EXERCISE DETAILS
Tell how many lines in the following entries include the word "Sequential", giving the figure alone.

LISTED RECORDS
== Segment start ==

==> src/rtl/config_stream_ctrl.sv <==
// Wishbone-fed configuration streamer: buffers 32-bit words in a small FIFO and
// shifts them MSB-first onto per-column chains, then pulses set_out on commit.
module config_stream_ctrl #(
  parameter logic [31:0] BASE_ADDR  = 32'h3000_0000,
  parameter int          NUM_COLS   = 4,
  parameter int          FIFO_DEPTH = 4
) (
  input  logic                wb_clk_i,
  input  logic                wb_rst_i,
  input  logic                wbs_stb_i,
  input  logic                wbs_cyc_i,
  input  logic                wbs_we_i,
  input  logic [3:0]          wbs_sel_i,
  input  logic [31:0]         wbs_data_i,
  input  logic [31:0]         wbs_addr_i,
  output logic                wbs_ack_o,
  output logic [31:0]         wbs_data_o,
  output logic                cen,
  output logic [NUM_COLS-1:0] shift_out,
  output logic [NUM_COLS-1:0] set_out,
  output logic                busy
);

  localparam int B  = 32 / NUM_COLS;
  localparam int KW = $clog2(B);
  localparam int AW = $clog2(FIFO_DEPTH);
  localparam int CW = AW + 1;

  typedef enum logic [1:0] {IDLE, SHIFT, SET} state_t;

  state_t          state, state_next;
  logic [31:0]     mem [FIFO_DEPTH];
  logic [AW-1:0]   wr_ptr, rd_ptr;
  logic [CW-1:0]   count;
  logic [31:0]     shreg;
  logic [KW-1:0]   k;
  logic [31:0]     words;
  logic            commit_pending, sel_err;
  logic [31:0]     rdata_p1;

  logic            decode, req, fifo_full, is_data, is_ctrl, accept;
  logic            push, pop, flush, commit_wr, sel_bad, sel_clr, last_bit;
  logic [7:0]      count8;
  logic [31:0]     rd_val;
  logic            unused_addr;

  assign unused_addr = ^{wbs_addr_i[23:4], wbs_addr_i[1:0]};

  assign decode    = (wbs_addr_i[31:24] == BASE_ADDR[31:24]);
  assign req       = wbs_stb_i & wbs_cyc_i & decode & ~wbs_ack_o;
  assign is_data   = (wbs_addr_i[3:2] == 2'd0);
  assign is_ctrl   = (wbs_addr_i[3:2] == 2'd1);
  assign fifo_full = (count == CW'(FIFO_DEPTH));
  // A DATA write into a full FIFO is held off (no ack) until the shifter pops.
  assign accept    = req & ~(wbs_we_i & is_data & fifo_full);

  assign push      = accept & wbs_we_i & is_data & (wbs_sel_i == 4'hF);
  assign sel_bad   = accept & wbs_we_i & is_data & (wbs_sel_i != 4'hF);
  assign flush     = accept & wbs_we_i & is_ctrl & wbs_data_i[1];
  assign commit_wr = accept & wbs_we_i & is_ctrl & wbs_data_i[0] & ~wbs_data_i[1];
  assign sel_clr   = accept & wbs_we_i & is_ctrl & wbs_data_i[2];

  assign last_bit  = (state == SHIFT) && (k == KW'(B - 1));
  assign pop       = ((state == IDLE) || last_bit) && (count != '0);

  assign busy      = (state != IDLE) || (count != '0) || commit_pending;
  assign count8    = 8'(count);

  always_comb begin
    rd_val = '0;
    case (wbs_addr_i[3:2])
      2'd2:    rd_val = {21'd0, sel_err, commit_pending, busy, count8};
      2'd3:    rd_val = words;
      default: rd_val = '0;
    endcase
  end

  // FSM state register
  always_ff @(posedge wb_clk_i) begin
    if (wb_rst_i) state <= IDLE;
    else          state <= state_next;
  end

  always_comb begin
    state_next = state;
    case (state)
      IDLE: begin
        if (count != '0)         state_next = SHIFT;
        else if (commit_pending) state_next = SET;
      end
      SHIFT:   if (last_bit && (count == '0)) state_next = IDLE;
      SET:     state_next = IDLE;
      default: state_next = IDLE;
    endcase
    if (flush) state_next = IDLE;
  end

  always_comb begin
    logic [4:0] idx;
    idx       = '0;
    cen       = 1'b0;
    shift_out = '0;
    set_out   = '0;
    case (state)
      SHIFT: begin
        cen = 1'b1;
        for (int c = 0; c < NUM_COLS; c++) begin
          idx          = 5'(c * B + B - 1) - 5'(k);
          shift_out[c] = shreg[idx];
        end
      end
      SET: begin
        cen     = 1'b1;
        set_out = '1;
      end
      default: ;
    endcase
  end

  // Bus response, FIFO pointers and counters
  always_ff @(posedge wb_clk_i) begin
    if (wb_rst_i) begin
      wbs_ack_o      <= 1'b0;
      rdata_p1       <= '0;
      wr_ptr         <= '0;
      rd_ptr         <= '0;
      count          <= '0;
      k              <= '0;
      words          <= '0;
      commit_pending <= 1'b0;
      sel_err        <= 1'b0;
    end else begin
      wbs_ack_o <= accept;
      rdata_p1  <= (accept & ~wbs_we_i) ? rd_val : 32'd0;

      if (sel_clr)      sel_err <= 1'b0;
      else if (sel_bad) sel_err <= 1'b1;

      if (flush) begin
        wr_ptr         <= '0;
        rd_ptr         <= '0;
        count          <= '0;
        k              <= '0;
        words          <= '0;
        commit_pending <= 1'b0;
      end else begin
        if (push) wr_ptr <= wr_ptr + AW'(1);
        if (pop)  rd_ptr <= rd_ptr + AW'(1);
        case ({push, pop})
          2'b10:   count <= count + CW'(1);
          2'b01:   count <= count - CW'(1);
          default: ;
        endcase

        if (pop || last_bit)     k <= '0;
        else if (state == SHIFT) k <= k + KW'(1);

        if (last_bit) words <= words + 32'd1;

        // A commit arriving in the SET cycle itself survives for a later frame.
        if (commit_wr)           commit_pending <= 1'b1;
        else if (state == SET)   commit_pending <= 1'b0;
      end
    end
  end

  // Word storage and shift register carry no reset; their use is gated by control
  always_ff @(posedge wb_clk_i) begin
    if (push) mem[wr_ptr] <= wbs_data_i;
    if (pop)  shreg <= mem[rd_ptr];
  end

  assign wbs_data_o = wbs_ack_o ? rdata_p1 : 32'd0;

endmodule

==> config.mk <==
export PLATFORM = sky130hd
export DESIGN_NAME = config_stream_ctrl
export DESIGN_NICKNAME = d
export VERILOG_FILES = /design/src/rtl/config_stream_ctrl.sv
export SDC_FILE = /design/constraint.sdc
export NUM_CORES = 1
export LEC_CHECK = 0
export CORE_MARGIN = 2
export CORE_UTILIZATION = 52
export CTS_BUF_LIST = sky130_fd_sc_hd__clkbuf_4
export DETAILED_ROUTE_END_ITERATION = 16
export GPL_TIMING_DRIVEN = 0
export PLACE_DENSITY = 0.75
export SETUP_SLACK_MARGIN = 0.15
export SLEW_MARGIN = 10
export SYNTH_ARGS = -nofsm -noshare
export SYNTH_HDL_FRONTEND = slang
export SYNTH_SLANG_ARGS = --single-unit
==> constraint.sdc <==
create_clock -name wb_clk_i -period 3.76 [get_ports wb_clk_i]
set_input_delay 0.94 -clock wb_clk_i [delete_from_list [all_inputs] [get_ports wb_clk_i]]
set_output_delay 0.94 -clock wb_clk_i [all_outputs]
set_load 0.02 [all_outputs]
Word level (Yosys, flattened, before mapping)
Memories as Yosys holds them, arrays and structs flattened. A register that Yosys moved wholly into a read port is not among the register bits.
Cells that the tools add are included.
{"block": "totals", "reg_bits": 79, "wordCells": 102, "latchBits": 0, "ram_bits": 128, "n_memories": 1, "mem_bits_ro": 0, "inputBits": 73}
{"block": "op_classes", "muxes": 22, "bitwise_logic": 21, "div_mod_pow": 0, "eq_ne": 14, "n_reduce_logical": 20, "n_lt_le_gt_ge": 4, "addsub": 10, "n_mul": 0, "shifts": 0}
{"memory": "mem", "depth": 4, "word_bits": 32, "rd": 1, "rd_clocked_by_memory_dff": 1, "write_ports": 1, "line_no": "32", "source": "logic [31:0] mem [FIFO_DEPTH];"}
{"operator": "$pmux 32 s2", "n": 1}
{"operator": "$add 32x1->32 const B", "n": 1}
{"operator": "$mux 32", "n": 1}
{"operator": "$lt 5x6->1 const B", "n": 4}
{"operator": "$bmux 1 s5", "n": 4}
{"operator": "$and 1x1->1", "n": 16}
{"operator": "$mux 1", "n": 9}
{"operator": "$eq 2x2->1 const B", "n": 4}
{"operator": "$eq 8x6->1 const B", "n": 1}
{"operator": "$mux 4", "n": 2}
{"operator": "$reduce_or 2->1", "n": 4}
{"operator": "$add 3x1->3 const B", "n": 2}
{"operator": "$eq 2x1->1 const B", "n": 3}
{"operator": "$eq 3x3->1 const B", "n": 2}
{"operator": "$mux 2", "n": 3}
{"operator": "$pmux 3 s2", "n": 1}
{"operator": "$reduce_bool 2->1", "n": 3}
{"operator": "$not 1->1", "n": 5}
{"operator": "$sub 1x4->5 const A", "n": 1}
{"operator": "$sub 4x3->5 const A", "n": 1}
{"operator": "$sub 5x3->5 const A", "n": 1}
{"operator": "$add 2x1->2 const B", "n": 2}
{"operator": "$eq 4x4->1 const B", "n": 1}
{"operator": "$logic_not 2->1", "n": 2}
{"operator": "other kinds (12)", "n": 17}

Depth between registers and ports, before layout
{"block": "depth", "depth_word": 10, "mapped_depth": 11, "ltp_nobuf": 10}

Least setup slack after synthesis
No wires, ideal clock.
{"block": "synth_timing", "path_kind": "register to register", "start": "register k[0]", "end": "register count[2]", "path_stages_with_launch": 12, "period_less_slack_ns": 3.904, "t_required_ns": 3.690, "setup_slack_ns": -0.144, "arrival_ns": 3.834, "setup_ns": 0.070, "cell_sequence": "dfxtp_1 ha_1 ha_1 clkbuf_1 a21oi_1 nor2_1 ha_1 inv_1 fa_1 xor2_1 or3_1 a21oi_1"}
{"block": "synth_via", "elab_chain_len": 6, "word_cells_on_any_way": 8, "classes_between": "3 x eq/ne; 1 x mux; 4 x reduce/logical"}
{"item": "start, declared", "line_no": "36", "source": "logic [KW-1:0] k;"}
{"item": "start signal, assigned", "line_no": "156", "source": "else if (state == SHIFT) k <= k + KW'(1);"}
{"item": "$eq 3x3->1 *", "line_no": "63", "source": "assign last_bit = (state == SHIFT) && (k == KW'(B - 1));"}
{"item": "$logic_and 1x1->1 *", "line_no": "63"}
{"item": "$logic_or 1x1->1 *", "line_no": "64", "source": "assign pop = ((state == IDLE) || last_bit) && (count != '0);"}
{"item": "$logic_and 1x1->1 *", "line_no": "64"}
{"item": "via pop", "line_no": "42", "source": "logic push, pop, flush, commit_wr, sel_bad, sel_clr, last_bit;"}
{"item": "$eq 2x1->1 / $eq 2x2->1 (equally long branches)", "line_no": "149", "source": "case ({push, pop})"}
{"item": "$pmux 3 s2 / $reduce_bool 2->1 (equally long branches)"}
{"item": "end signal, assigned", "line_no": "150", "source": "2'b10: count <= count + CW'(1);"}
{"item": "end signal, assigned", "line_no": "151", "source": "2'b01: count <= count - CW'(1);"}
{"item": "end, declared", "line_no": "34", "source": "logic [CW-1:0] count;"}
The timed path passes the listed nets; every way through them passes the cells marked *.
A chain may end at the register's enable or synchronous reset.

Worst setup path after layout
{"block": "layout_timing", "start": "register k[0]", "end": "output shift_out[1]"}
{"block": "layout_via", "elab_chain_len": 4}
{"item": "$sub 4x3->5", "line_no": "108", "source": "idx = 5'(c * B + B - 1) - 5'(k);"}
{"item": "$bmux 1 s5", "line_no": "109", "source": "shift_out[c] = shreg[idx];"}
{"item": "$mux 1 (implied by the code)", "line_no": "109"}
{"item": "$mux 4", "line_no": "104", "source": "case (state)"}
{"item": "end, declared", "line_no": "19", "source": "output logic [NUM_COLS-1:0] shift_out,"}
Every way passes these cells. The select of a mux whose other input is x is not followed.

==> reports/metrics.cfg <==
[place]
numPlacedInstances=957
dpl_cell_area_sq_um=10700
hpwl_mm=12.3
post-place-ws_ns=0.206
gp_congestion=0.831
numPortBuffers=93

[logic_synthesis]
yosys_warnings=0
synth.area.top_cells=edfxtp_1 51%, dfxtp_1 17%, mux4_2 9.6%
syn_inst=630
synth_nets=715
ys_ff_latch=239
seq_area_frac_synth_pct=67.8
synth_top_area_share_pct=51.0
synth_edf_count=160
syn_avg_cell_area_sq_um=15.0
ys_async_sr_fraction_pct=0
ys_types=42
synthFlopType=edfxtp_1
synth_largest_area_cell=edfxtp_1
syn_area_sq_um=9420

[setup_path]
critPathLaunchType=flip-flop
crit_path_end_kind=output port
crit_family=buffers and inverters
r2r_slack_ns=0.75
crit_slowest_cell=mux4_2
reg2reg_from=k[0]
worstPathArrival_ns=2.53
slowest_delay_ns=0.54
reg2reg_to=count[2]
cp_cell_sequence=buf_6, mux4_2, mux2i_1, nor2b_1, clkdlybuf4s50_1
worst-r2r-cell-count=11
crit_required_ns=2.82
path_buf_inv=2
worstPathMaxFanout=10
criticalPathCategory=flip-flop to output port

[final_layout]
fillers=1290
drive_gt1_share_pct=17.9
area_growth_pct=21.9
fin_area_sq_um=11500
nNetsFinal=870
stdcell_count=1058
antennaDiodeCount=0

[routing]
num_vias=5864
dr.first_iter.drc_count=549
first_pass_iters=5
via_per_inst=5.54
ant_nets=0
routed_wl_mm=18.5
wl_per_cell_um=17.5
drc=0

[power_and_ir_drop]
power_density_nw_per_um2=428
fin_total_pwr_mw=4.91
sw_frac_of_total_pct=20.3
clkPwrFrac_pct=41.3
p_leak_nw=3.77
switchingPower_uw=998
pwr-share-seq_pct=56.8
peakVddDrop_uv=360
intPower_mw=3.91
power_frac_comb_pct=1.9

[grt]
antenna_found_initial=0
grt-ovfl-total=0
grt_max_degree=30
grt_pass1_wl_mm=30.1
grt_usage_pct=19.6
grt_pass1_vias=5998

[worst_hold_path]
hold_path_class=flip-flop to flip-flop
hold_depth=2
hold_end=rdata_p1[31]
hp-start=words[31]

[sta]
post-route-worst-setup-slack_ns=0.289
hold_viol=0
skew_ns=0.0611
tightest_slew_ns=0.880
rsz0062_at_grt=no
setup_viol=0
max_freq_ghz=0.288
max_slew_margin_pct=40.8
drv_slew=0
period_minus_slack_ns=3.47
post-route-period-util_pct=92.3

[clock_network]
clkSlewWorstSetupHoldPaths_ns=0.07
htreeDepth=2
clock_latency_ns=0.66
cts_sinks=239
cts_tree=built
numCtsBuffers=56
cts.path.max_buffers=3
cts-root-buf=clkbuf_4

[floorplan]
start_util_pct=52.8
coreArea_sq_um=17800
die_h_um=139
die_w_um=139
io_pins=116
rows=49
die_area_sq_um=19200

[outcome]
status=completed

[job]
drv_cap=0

== Segment end ==
== Segment start ==

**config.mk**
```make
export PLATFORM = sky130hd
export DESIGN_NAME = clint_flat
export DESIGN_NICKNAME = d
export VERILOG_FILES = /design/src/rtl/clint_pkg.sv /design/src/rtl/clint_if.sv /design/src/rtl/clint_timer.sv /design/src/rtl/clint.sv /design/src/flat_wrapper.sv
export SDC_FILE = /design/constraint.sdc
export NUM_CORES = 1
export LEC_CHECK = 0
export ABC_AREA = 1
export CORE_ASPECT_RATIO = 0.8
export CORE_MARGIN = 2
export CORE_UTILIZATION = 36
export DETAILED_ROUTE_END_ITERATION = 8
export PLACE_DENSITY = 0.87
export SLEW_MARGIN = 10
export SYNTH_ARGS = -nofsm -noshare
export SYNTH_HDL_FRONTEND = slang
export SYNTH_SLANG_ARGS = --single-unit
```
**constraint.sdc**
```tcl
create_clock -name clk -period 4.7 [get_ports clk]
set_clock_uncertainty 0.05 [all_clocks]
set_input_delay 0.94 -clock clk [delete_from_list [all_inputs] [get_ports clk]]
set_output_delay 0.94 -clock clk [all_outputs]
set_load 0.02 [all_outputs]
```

== Segment end ==
== Segment start ==

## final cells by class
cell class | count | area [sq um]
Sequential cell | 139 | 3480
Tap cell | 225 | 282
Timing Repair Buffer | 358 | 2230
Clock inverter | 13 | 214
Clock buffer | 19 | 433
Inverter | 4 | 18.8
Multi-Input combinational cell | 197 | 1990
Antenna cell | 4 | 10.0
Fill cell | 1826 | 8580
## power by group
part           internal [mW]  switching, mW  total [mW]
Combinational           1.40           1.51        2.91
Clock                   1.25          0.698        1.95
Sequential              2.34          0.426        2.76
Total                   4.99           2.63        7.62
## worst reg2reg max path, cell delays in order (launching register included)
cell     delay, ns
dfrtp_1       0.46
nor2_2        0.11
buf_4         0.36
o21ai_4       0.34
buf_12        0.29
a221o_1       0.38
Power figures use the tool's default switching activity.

== Segment end ==

ANSWER TO THIS PROBLEM
2